Thanks, @morat.
The shortcuts in the article linked above do kinda work, sorta...
In place of "F6, Shift+Tab..." I used the code you provided earlier:
and assigned it to Control-Spacebar for testing. This, then, moves the focus to the currently active tab in the tab bar. Now, left-arrow/right-arrow/home/end (per the article), as I noted previously, do move the focus to the adjacent/first/last tab, but also cause that newly focused tab to become the current tab (and thus displayed in the content window).
Control -left/-right/-home/-end keys (as per the article) also cause the focus to move to a different tab, without causing that new tab to become current; this was the desired behavior. In the case of ctrl-home/-end, the focus is correctly moved to the first/last tab.

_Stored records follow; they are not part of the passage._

What follows belongs to an exercise in optimizing a design on an open flow for small area, a short achievable clock period and few clock cycles per item; a production flow would make more cautious choices. RTL that was checked went through simulation tests only; none was proved equivalent to the original.

v8:
// ccu_muldiv_seq
module ccu_muldiv_seq (
    input  logic        clk,
    input  logic        rst,
    input  logic        start,
    input  logic [7:0]  alu_mode,
    input  logic [31:0] src1,
    input  logic [31:0] src2,
    input  logic        flush,
    output logic        stall,
    output logic        done,
    output logic [31:0] result,
    output logic        ccu_ans_mux_sel,
    output logic [1:0]  state_dbg
);
    localparam logic [1:0] S_IDLE = 2'd0, S_MUL = 2'd1, S_DIV = 2'd2, S_DONE = 2'd3;
    localparam logic [2:0] P_PREP = 3'd0,   
                           P_INIT = 3'd1,   
                           P_STEP = 3'd2,   
                           P_CORR = 3'd3,   
                           P_FIX  = 3'd4;   
    function automatic logic [31:0] smear(input logic [31:0] x);
        for (int i = 31; i >= 0; i--)
            smear[i] = (i == 31) ? x[31] : (x[i] | smear[i + 1]);
    endfunction
    function automatic logic [5:0] tlen(input logic [31:0] t);
        logic [32:0] te;
        tlen = 6'd0;
        te = {1'b0, t};
  ...
Size: about 2700 cells after synthesis, ~170 flip-flops, about 110 I/O pins, roughly 0.021 mm2 of cells after synthesis.
export LEC_CHECK = 0
export CAP_MARGIN = 20
export CORE_MARGIN = 2
export CORE_UTILIZATION = 40
export SETUP_SLACK_MARGIN = 5
export SLEW_MARGIN = 20
create_clock -name core_clock -period 10.5 [get_ports {clk}]
run.sh (not shown) runs the stock make flow with config.mk's settings and CLKGATE_MAP_FILE= SYNTH_SCRIPT=/design/flow/synth_recipe.tcl, a recipe that flattens the netlist after the stock synthesis.
v8 finished end to end and its layout was clean on timing, DRC and antenna.
Testbench counts of v8, summed over its fixed seeds: cycles 20,920, items 3,200.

However, in the case of ctrl-left/-right, the focus is moved to a different tab which appears to be completely random. It is not necessarily the previous/next tab (though it could be); and it is not necessarily a tab previous-to or following-after the current tab, as it could move in either direction. And a ctrl-left followed by a ctrl-right does not move the focus back to the original tab. In short, it really does appear random, though I'm sure it is not actually random, it is just following some algorithm in the code which is anything but obvious. [I should note that I use a multi-line tab bar (though that shouldn't matter), and am using the Simple Tab Groups add-on, so I have multiple tab groups.] But the strange order of tab selection does appear to be constrained to the tabs which appear within the current group.
Also, though the article section is titled "Selection of Multiple Tabs", I could find no way to actually select multiple tabs.
Try this:
Code: Select all
// select first tab and focus, aria focus second tab
gBrowser.selectedTab = gBrowser.tabs[0];
gBrowser.selectedTab.focus();
gBrowser.tabContainer.ariaFocusedItem = gBrowser.tabs[1];
setTimeout(function () {
alert(gBrowser.tabContainer.selectedIndex); // 0
alert(gBrowser.tabContainer.ariaFocusedIndex); // 1
}, 1000);
I'm not sure what the intended purpose of this code is, but I ran it in the console, and it caused the tab bar to change to a different tab-group, with the first and second tab of that group selected, and additionally some other anomalies which I'm at a loss to describe.
However, the fact that we are now able by keyboard to move tab focus without tab selection, serves as a proof-of-concept. I'm confident that the correct algorithms could be determined to move focus, select, etc. in the desired manner. All that remains is to find someone willing and able to create such an add-on.